November 16, 2009

Milk

This week, once again, I have had the privilege of performing a duty only those of us working in the rarefied atmosphere of Berkeley California (and places like it) get to do.  I had to write a note to a preschool principal requesting—insisting, actually—that one of my patients be served only pasteurized milk.

glass of milkRemember the wax paper containers that we had in elementary school?  It was never clear which side you should open, though it did seem that one side opened easier than the other.  Often enough, for inexplicable reasons, both sides got open and the container, now missing apparently key elements of its structural architecture, would become floppy.  Drinking from it became difficult.  I’m not, just so it’s clear, nostalgic for those little containers.

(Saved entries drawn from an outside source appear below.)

<file path="src/hdl/ising_pkg.sv">
////////////////////////////////////////////////////////////
// Ising core package
// Problem size, derived widths and shared types
////////////////////////////////////////////////////////////
package ising_pkg;

    ////////////////////////////////////////////////////////////
    // Problem size
    ////////////////////////////////////////////////////////////
    parameter int NUM_SPIN = 8;
    parameter int BIT_J    = 4;

    ////////////////////////////////////////////////////////////
    // Derived widths
    ////////////////////////////////////////////////////////////
    parameter int SPIN_IDX_W = $clog2(NUM_SPIN);
    // Sign bit plus growth for NUM_SPIN weight terms
    parameter int FIELD_W    = BIT_J + SPIN_IDX_W + 1;
    parameter int ENERGY_W   = FIELD_W + SPIN_IDX_W;
    parameter int ROW_W      = NUM_SPIN * BIT_J;

    ////////////////////////////////////////////////////////////
    // Types
    ////////////////////////////////////////////////////////////
    // Bit set means +1, bit clear means -1
    typedef logic [NUM_SPIN-1:0] spin_vec_t;

    // One coupling row as the host's flat word or the field unit's weights
    typedef union packed {
        logic [ROW_W-1:0]                flat;
        logic [NUM_SPIN-1:0][BIT_J-1:0]  w;
    } j_row_u;

    typedef enum logic [2:0] {
        IDLE,
        SWEEP,
        DRAIN,
        COMMIT,
        DONE
    } ctrl_state_t;

endpackage

</file>
<file path="src/hdl/anneal_ctrl.sv">
////////////////////////////////////////////////////////////
// Anneal controller
// Steps through idle, sweep, drain, commit and done
////////////////////////////////////////////////////////////
module anneal_ctrl import ising_pkg::*; (
    input  logic clk_i,
    input  logic rst_n_i,
    input  logic start_i,
    input  logic iter_zero_i,
    input  logic spin_last_i,
    input  logic iter_last_i,
    output logic cnt_clear_o,
    output logic spin_step_o,
    output logic iter_step_o,
    output logic j_ren_o,
    output logic flip_ren_o,
    output logic load_o,
    output logic stage_o,
    output logic commit_o,
    output logic busy_o,
    output logic done_o
);

    ctrl_state_t state_q;
    ctrl_state_t state_d;
    logic        accept;
    logic        stage_q;
    logic        first_q;

    // Start only counts in IDLE
    assign accept = (state_q == IDLE) && start_i;

    always_comb begin
        state_d = state_q;
        case (state_q)
            IDLE: begin
                if (start_i) begin
                    state_d = iter_zero_i ? DONE : SWEEP;
                end
            end
            SWEEP: begin
                if (spin_last_i) begin
                    state_d = DRAIN;
                end
            end
            DRAIN:   state_d = COMMIT;
            COMMIT: begin
                state_d = iter_last_i ? DONE : SWEEP;
            end
            DONE:    state_d = IDLE;
            default: state_d = IDLE;
        endcase
    end

    always_ff @(posedge clk_i or negedge rst_n_i) begin
        if (!rst_n_i) begin
            state_q <= IDLE;
            stage_q <= 1'b0;
            first_q <= 1'b0;
        end else begin
            state_q <= state_d;
            // Read data lands one cycle after the weight read
            stage_q <= (state_q == SWEEP);
            first_q <= (state_d == SWEEP) && (state_q != SWEEP);
        end
    end

    assign cnt_clear_o = accept;
    assign load_o      = accept;
    assign spin_step_o = (state_q == SWEEP);
    assign j_ren_o     = (state_q == SWEEP);
    // Icon fetched once in the first sweep cycle
    assign flip_ren_o  = first_q;
    assign stage_o     = stage_q;
    assign commit_o    = (state_q == COMMIT);
    assign iter_step_o = (state_q == COMMIT);
    assign busy_o      = (state_q != IDLE);
    assign done_o      = (state_q == DONE);

endmodule

</file>
<file path="src/hdl/field_unit.sv">
////////////////////////////////////////////////////////////
// Field unit
// Local field per spin, sign decision and sweep energy
////////////////////////////////////////////////////////////
module field_unit import ising_pkg::*; (
    input  logic                       clk_i,
    input  logic                       rst_n_i,
    input  logic                       valid_i,
    input  logic                       first_i,
    input  j_row_u                     row_i,
    input  spin_vec_t                  spins_i,
    input  logic [SPIN_IDX_W-1:0]      stage_idx_i,
    output logic                       new_spin_o,
    output logic signed [ENERGY_W-1:0] energy_o
);

    logic signed [FIELD_W-1:0]  h;
    logic signed [ENERGY_W-1:0] h_ext;
    logic signed [ENERGY_W-1:0] term;
    logic signed [ENERGY_W-1:0] acc_next;
    logic signed [ENERGY_W-1:0] acc_q;
    logic signed [ENERGY_W-1:0] energy_q;
    logic                       spin_old;
    logic                       last;

    ////////////////////////////////////////////////////////////
    // Local field
    ////////////////////////////////////////////////////////////
    always_comb begin
        h = '0;
        for (int k = 0; k < NUM_SPIN; k++) begin
            if (spins_i[k]) begin
                h = h + $signed(row_i.w[k]);
            end else begin
                h = h - $signed(row_i.w[k]);
            end
        end
    end

    assign spin_old = spins_i[stage_idx_i];

    // Zero field keeps the spin
    always_comb begin
        if (h > 0) begin
            new_spin_o = 1'b1;
        end else if (h < 0) begin
            new_spin_o = 1'b0;
        end else begin
            new_spin_o = spin_old;
        end
    end

    ////////////////////////////////////////////////////////////
    // Energy
    ////////////////////////////////////////////////////////////
    assign h_ext    = h;
    // Contribution is -s*h
    assign term     = spin_old ? -h_ext : h_ext;
    assign acc_next = first_i ? term : acc_q + term;
    assign last     = (stage_idx_i == SPIN_IDX_W'(NUM_SPIN - 1));

    always_ff @(posedge clk_i or negedge rst_n_i) begin
        if (!rst_n_i) begin
            acc_q    <= '0;
            energy_q <= '0;
        end else if (valid_i) begin
            acc_q <= acc_next;
            // Result held until the next sweep finishes
            if (last) begin
                energy_q <= acc_next;
            end
        end
    end

    assign energy_o = energy_q;

endmodule

</file>
<file path="src/hdl/ising_core.sv">
////////////////////////////////////////////////////////////
// Ising annealing core
// Weight and icon memories, sweep control and spin update
////////////////////////////////////////////////////////////
module ising_core import ising_pkg::*; #(
    parameter int FLIP_DEPTH = 16,
    parameter int ITER_W     = 8
) (
    input  logic                          clk_i,
    input  logic                          rst_n_i,
    // Weight memory load
    input  logic                          j_we_i,
    input  logic [SPIN_IDX_W-1:0]         j_waddr_i,
    input  j_row_u                        j_wdata_i,
    // Flip icon memory load
    input  logic                          flip_we_i,
    input  logic [$clog2(FLIP_DEPTH)-1:0] flip_waddr_i,
    input  spin_vec_t                     flip_wdata_i,
    // Run setup
    input  logic                          cmpt_start_i,
    input  spin_vec_t                     spin_init_i,
    input  logic [ITER_W-1:0]             iter_num_i,
    input  logic [$clog2(FLIP_DEPTH)-1:0] icon_last_i,
    input  logic                          flip_en_i,
    // Results and status
    output spin_vec_t                     spins_o,
    output logic signed [ENERGY_W-1:0]    energy_o,
    output logic                          energy_valid_o,
    output logic                          busy_o,
    output logic                          done_o
);

    // Controller strobes
    logic cnt_clear;
    logic spin_step;
    logic iter_step;
    logic j_ren;
    logic flip_ren;
    logic load;
    logic stage;
    logic commit;

    // Counter outputs
    logic [SPIN_IDX_W-1:0]         spin_idx;
    logic [SPIN_IDX_W-1:0]         stage_idx;
    logic [$clog2(FLIP_DEPTH)-1:0] icon_addr;
    logic                          spin_last;
    logic                          iter_last;
    logic                          iter_zero;
    logic                          stage_first;

    // Data path
    j_row_u    j_rdata;
    spin_vec_t flip_rdata;
    logic      new_spin;

    // Run settings held for the whole run
    logic [$clog2(FLIP_DEPTH)-1:0] icon_last_q;
    logic                          flip_en_q;

    always_ff @(posedge clk_i or negedge rst_n_i) begin
        if (!rst_n_i) begin
            icon_last_q <= '0;
            flip_en_q   <= 1'b0;
        end else if (cnt_clear) begin
            icon_last_q <= icon_last_i;
            flip_en_q   <= flip_en_i;
        end
    end

    assign stage_first    = (stage_idx == '0);
    assign energy_valid_o = commit;

    ////////////////////////////////////////////////////////////
    // Control
    ////////////////////////////////////////////////////////////
    anneal_ctrl u_ctrl (
        .clk_i       (clk_i),
        .rst_n_i     (rst_n_i),
        .start_i     (cmpt_start_i),
        .iter_zero_i (iter_zero),
        .spin_last_i (spin_last),
        .iter_last_i (iter_last),
        .cnt_clear_o (cnt_clear),
        .spin_step_o (spin_step),
        .iter_step_o (iter_step),
        .j_ren_o     (j_ren),
        .flip_ren_o  (flip_ren),
        .load_o      (load),
        .stage_o     (stage),
        .commit_o    (commit),
        .busy_o      (busy_o),
        .done_o      (done_o)
    );

    sweep_counter #(
        .ITER_W     (ITER_W),
        .FLIP_DEPTH (FLIP_DEPTH)
    ) u_counter (
        .clk_i       (clk_i),
        .rst_n_i     (rst_n_i),
        .clear_i     (cnt_clear),
        .spin_step_i (spin_step),
        .iter_step_i (iter_step),
        .iter_num_i  (iter_num_i),
        .icon_last_i (icon_last_q),
        .spin_idx_o  (spin_idx),
        .stage_idx_o (stage_idx),
        .icon_addr_o (icon_addr),
        .spin_last_o (spin_last),
        .iter_last_o (iter_last),
        .iter_zero_o (iter_zero)
    );

    ////////////////////////////////////////////////////////////
    // Memories
    ////////////////////////////////////////////////////////////
    l1_ram #(
        .DATA_W (ROW_W),
        .DEPTH  (NUM_SPIN)
    ) u_j_mem (
        .clk_i   (clk_i),
        .we_i    (j_we_i),
        .waddr_i (j_waddr_i),
        .wdata_i (j_wdata_i.flat),
        .re_i    (j_ren),
        .raddr_i (spin_idx),
        .rdata_o (j_rdata)
    );

    l1_ram #(
        .DATA_W (NUM_SPIN),
        .DEPTH  (FLIP_DEPTH)
    ) u_flip_mem (
        .clk_i   (clk_i),
        .we_i    (flip_we_i),
        .waddr_i (flip_waddr_i),
        .wdata_i (flip_wdata_i),
        .re_i    (flip_ren),
        .raddr_i (icon_addr),
        .rdata_o (flip_rdata)
    );

    ////////////////////////////////////////////////////////////
    // Data path
    ////////////////////////////////////////////////////////////
    field_unit u_field (
        .clk_i       (clk_i),
        .rst_n_i     (rst_n_i),
        .valid_i     (stage),
        .first_i     (stage_first),
        .row_i       (j_rdata),
        .spins_i     (spins_o),
        .stage_idx_i (stage_idx),
        .new_spin_o  (new_spin),
        .energy_o    (energy_o)
    );

    spin_reg u_spins (
        .clk_i       (clk_i),
        .rst_n_i     (rst_n_i),
        .load_i      (load),
        .init_i      (spin_init_i),
        .stage_i     (stage),
        .stage_idx_i (stage_idx),
        .new_spin_i  (new_spin),
        .commit_i    (commit),
        .flip_en_i   (flip_en_q),
        .flip_mask_i (flip_rdata),
        .spins_o     (spins_o)
    );

endmodule

</file>
<file path="src/hdl/l1_ram.sv">
////////////////////////////////////////////////////////////
// L1 memory with one write port and a registered read port
////////////////////////////////////////////////////////////
module l1_ram #(
    parameter int DATA_W = 32,
    parameter int DEPTH  = 16
) (
    input  logic                     clk_i,
    input  logic                     we_i,
    input  logic [$clog2(DEPTH)-1:0] waddr_i,
    input  logic [DATA_W-1:0]        wdata_i,
    input  logic                     re_i,
    input  logic [$clog2(DEPTH)-1:0] raddr_i,
    output logic [DATA_W-1:0]        rdata_o
);

    logic [DATA_W-1:0] mem_q [DEPTH];

    always_ff @(posedge clk_i) begin
        if (we_i) begin
            mem_q[waddr_i] <= wdata_i;
        end
    end

    // Read data stays put until the next read
    always_ff @(posedge clk_i) begin
        if (re_i) begin
            rdata_o <= mem_q[raddr_i];
        end
    end

endmodule

</file>
<file path="src/hdl/spin_reg.sv">
////////////////////////////////////////////////////////////
// Spin register
// Committed spin state and the copy staged during a sweep
////////////////////////////////////////////////////////////
module spin_reg import ising_pkg::*; (
    input  logic                  clk_i,
    input  logic                  rst_n_i,
    input  logic                  load_i,
    input  spin_vec_t             init_i,
    input  logic                  stage_i,
    input  logic [SPIN_IDX_W-1:0] stage_idx_i,
    input  logic                  new_spin_i,
    input  logic                  commit_i,
    input  logic                  flip_en_i,
    input  spin_vec_t             flip_mask_i,
    output spin_vec_t             spins_o
);

    spin_vec_t state_q;
    spin_vec_t staged_q;
    spin_vec_t commit_val;

    // Icon applied on top of the new spins
    assign commit_val = flip_en_i ? (staged_q ^ flip_mask_i) : staged_q;

    ////////////////////////////////////////////////////////////
    // Committed state
    ////////////////////////////////////////////////////////////
    always_ff @(posedge clk_i or negedge rst_n_i) begin
        if (!rst_n_i) begin
            state_q <= '0;
        end else if (load_i) begin
            state_q <= init_i;
        end else if (commit_i) begin
            state_q <= commit_val;
        end
    end

    ////////////////////////////////////////////////////////////
    // Staged copy
    ////////////////////////////////////////////////////////////
    always_ff @(posedge clk_i) begin
        if (stage_i) begin
            // One spin per cycle in sweep order
            staged_q[stage_idx_i] <= new_spin_i;
        end
    end

    assign spins_o = state_q;

endmodule

</file>
<file path="src/hdl/sweep_counter.sv">
////////////////////////////////////////////////////////////
// Sweep counters
// Spin index, stage position, iteration and icon address
////////////////////////////////////////////////////////////
module sweep_counter import ising_pkg::*; #(
    parameter int ITER_W     = 8,
    parameter int FLIP_DEPTH = 16
) (
    input  logic                          clk_i,
    input  logic                          rst_n_i,
    input  logic                          clear_i,
    input  logic                          spin_step_i,
    input  logic                          iter_step_i,
    input  logic [ITER_W-1:0]             iter_num_i,
    input  logic [$clog2(FLIP_DEPTH)-1:0] icon_last_i,
    output logic [SPIN_IDX_W-1:0]         spin_idx_o,
    output logic [SPIN_IDX_W-1:0]         stage_idx_o,
    output logic [$clog2(FLIP_DEPTH)-1:0] icon_addr_o,
    output logic                          spin_last_o,
    output logic                          iter_last_o,
    output logic                          iter_zero_o
);

    logic [SPIN_IDX_W-1:0]         spin_idx_q;
    logic [SPIN_IDX_W-1:0]         stage_idx_q;
    logic [ITER_W-1:0]             iter_cnt_q;
    logic [ITER_W-1:0]             iter_num_q;
    logic [$clog2(FLIP_DEPTH)-1:0] icon_addr_q;

    always_ff @(posedge clk_i or negedge rst_n_i) begin
        if (!rst_n_i) begin
            spin_idx_q  <= '0;
            stage_idx_q <= '0;
            iter_cnt_q  <= '0;
            iter_num_q  <= '0;
            icon_addr_q <= '0;
        end else begin
            stage_idx_q <= spin_idx_q;
            if (clear_i) begin
                spin_idx_q  <= '0;
                iter_cnt_q  <= '0;
                iter_num_q  <= iter_num_i;
                icon_addr_q <= '0;
            end else begin
                if (spin_step_i) begin
                    spin_idx_q <= spin_last_o ? '0 : spin_idx_q + 1'b1;
                end
                if (iter_step_i) begin
                    iter_cnt_q  <= iter_cnt_q + 1'b1;
                    // Icon wraps after the last loaded address
                    icon_addr_q <= (icon_addr_q == icon_last_i) ? '0 : icon_addr_q + 1'b1;
                end
            end
        end
    end

    assign spin_idx_o  = spin_idx_q;
    assign stage_idx_o = stage_idx_q;
    assign icon_addr_o = icon_addr_q;
    assign spin_last_o = (spin_idx_q == SPIN_IDX_W'(NUM_SPIN - 1));
    assign iter_last_o = ((iter_cnt_q + ITER_W'(1)) == iter_num_q);
    assign iter_zero_o = (iter_num_i == '0);

endmodule

</file>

To most stories, there probably are at least two sides.  The great leaders of history weren’t always the nicest people.  Certainly, along the way, history must have gotten a few of the details wrong, with the result that some of the people we admire were probably not so admirable in real life.  Here’s the thing with really big hit movies, too.  Maybe they didn’t sound so appealing when they were first released.  Maybe you weren’t so impressed when you first saw the movie.  But when not just a few but people from all over the world are seeing the movie and loving it, again and again, it must have something appealing.  So the next time you look through a list of the top 100 movies of all time, maybe you should take a chance and rent the ones you haven’t seen.  I don’t believe that the public at large is usually right about things.  But when great works of art, great people and their discoveries, stand up to the rigorous tests of time and repeated scrutiny, there’s probably a reason.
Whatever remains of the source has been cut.